The jury obeyed, and I was left alone in the dock.
“Now,” said the judge, evidently relieved, “let’s have the execution.”
“But we’ve not had the verdict yet,” said Anne Boleyn.
“That’ll do any time,” said Henry. “Just as much fun to have it afterwards. Besides, it’s a wonderful saving of time to get the execution over now, while we’re waiting; and then we can go straight to the refreshment-room. Eh, girls? Eh, what? Ah, I thought so.”
“Oh, well,” said Catherine of Aragon, “but do put him in the condemned cell for a minute or so, and then have him brought out, like they all are, and—”

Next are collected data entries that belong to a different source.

==> src/rtl/jtag_scan_master.sv <==
// jtag_scan_master
// ----------------
// Clocked JTAG master. It divides the system clock to produce TCK, walks the
// TAP through complete IR or DR scans that start and end in Run-Test/Idle,
// and returns the TDO bits captured during the shift phase.
//
// Ports:
//   clk, rst            system clock, asynchronous active-high reset
//   cmd_valid/cmd_ready command handshake (ready only while idle in RTI)
//   cmd_ir              1 = IR scan, 0 = DR scan
//   cmd_len             scan length in bits (legal 1..MAX_LEN)
//   cmd_data            TDI bits, bit 0 shifted first
//   cmd_tlr             (only with JTAG_SCAN_MASTER_TLR_EN) run a TAP reset
//   rsp_valid           one-cycle pulse when the command completes
//   rsp_data            captured TDO, bit i = i-th shifted bit, upper bits 0
//   rsp_err             qualifies rsp_valid: command had an illegal length
//   tck_o/tms_o/tdi_o   TAP outputs
//   tdo_i               TAP data out
//
// Build option: define JTAG_SCAN_MASTER_TLR_EN to add the cmd_tlr input.
//
// Timing model: every TCK is a low phase of DIV clocks followed by a high
// phase of DIV clocks. TMS/TDI change only on the clock that starts a low
// phase, and TDO is registered on the clock that raises TCK.

module jtag_scan_master #(
  parameter int MAX_LEN = 32,
  parameter int DIV     = 2
) (
  input  logic               clk,
  input  logic               rst,
  input  logic               cmd_valid,
  output logic               cmd_ready,
  input  logic               cmd_ir,
  input  logic [5:0]         cmd_len,
  input  logic [MAX_LEN-1:0] cmd_data,
`ifdef JTAG_SCAN_MASTER_TLR_EN
  input  logic               cmd_tlr,
`endif
  output logic               rsp_valid,
  output logic [MAX_LEN-1:0] rsp_data,
  output logic               rsp_err,
  output logic               tck_o,
  output logic               tms_o,
  output logic               tdi_o,
  input  logic               tdo_i
);

  localparam int              DW        = (DIV > 1) ? $clog2(DIV) : 1;
  localparam logic [DW-1:0]   DIV_LAST  = DW'(DIV - 1);
  localparam logic [6:0]      MAX_LEN_W = 7'(MAX_LEN);

  localparam logic [2:0] S_INIT  = 3'd0;
  localparam logic [2:0] S_IDLE  = 3'd1;
  localparam logic [2:0] S_PRE   = 3'd2;
  localparam logic [2:0] S_SHIFT = 3'd3;
  localparam logic [2:0] S_POST  = 3'd4;
  localparam logic [2:0] S_FIN   = 3'd5;
  localparam logic [2:0] S_ERR   = 3'd6;

  logic [2:0]         state;
  logic [5:0]         idx;
  logic [DW-1:0]      div_cnt;
  logic               lead;
  logic               tlr_run;
  logic               ir;
  logic [5:0]         len;
  logic [MAX_LEN-1:0] sh;
  logic [MAX_LEN-1:0] cap;

  logic               tlr_req;
  logic               len_ok;
  logic [6:0]         shamt;
  logic [5:0]         pre_last;

`ifdef JTAG_SCAN_MASTER_TLR_EN
  assign tlr_req = cmd_tlr;
`else
  assign tlr_req = 1'b0;
`endif

  assign len_ok   = (cmd_len != 6'd0) && ({1'b0, cmd_len} <= MAX_LEN_W);
  // Captured bits enter at the top of cap; this realigns them so bit 0 is
  // the first bit shifted and everything above len is zero.
  assign shamt    = MAX_LEN_W - {1'b0, len};
  assign pre_last = ir ? 6'd3 : 6'd2;

  // Reset itself counts as the start of the first INIT low phase, so the
  // 5x TMS=1 / 1x TMS=0 sequence begins right after rst deasserts.
  always_ff @(posedge clk or posedge rst) begin
    if (rst) begin
      state     <= S_INIT;
      idx       <= '0;
      div_cnt   <= '0;
      lead      <= 1'b0;
      tlr_run   <= 1'b0;
      ir        <= 1'b0;
      len       <= '0;
      sh        <= '0;
      cap       <= '0;
      tck_o     <= 1'b0;
      tms_o     <= 1'b1;
      tdi_o     <= 1'b0;
      cmd_ready <= 1'b0;
      rsp_valid <= 1'b0;
      rsp_data  <= '0;
      rsp_err   <= 1'b0;
    end else begin
      rsp_valid <= 1'b0;
      case (state)
        S_IDLE: begin
          tck_o <= 1'b0;
          tms_o <= 1'b0;
          if (cmd_valid && cmd_ready) begin
            cmd_ready <= 1'b0;
            cap       <= '0;
            idx       <= '0;
            div_cnt   <= '0;
            // One dead clock after accept so the first low phase starts
            // on its own clock, giving 1+DIV clocks to the first rise.
            lead      <= 1'b1;
            if (tlr_req) begin
              state   <= S_INIT;
              tlr_run <= 1'b1;
            end else if (len_ok) begin
              state <= S_PRE;
              ir    <= cmd_ir;
              len   <= cmd_len;
              sh    <= cmd_data;
            end else begin
              state <= S_ERR;
            end
          end
        end

        S_ERR: begin
          state     <= S_IDLE;
          rsp_valid <= 1'b1;
          rsp_err   <= 1'b1;
          rsp_data  <= '0;
          cmd_ready <= 1'b1;
        end

        S_FIN: begin
          state     <= S_IDLE;
          rsp_valid <= 1'b1;
          rsp_err   <= 1'b0;
          rsp_data  <= cap >> shamt;
          tlr_run   <= 1'b0;
          cmd_ready <= 1'b1;
        end

        S_INIT, S_PRE, S_SHIFT, S_POST: begin
          if (lead) begin
            // Both INIT and PRE begin with TMS=1.
            lead    <= 1'b0;
            tms_o   <= 1'b1;
            div_cnt <= '0;
          end else if (div_cnt != DIV_LAST) begin
            div_cnt <= div_cnt + DW'(1);
          end else if (!tck_o) begin
            div_cnt <= '0;
            tck_o   <= 1'b1;
            if (state == S_SHIFT) begin
              cap <= {tdo_i, cap[MAX_LEN-1:1]};
            end
          end else begin
            // End of a high phase: this clock starts the next low phase,
            // so it is where TMS/TDI for the next TCK are launched.
            div_cnt <= '0;
            tck_o   <= 1'b0;
            case (state)
              S_INIT: begin
                if (idx == 6'd5) begin
                  idx <= '0;
                  if (tlr_run) begin
                    state <= S_FIN;
                  end else begin
                    state     <= S_IDLE;
                    cmd_ready <= 1'b1;
                  end
                end else begin
                  idx   <= idx + 6'd1;
                  tms_o <= (idx < 6'd4);
                end
              end
              S_PRE: begin
                if (idx == pre_last) begin
                  state <= S_SHIFT;
                  idx   <= '0;
                  tms_o <= (len == 6'd1);
                  tdi_o <= sh[0];
                  sh    <= sh >> 1;
                end else begin
                  idx   <= idx + 6'd1;
                  tms_o <= ir && (idx == 6'd0);
                end
              end
              S_SHIFT: begin
                if (idx == len - 6'd1) begin
                  state <= S_POST;
                  idx   <= '0;
                  tms_o <= 1'b1;
                  tdi_o <= 1'b0;
                end else begin
                  idx   <= idx + 6'd1;
                  tdi_o <= sh[0];
                  sh    <= sh >> 1;
                  tms_o <= (idx + 6'd2 == len);
                end
              end
              default: begin
                if (idx == 6'd0) begin
                  idx   <= 6'd1;
                  tms_o <= 1'b0;
                end else begin
                  idx   <= '0;
                  state <= S_FIN;
                end
              end
            endcase
          end
        end

        default: begin
          state <= S_INIT;
        end
      endcase
    end
  end

endmodule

“As they all are,” said Henry the First. “Like is only used when—”
“Hold your tongue, you impertinent, forward young man!” said Catherine in a rage. “There, now!” added she, beginning to cry, “I’ve forgotten what I was going to say, all through you!”
“I think,” said Henry the Eighth, waving his hand for silence, “he’d better be hung. Marwood tells me it’s a very pretty sight; and the gallows are there quite handy. Besides,” added he confidentially, “we should have to tip him in any case, so we may as well let him have the job, and get what we can for our money. What, eh?”
Every one approved of this, and the executioner was summoned.
Then, as I stood there, shivering in every limb, unable to speak, or even to move, I was aware once more of the lantern coming towards me, and of a hand laid heavily on my shoulder.
“Come, young gentleman,” said the voice, “wake up—or you’ll get locked in. They’re shutting the doors. Tumble up, and look sharp.”
It was Madame Tussaud’s porter; and I had been fast asleep, after all!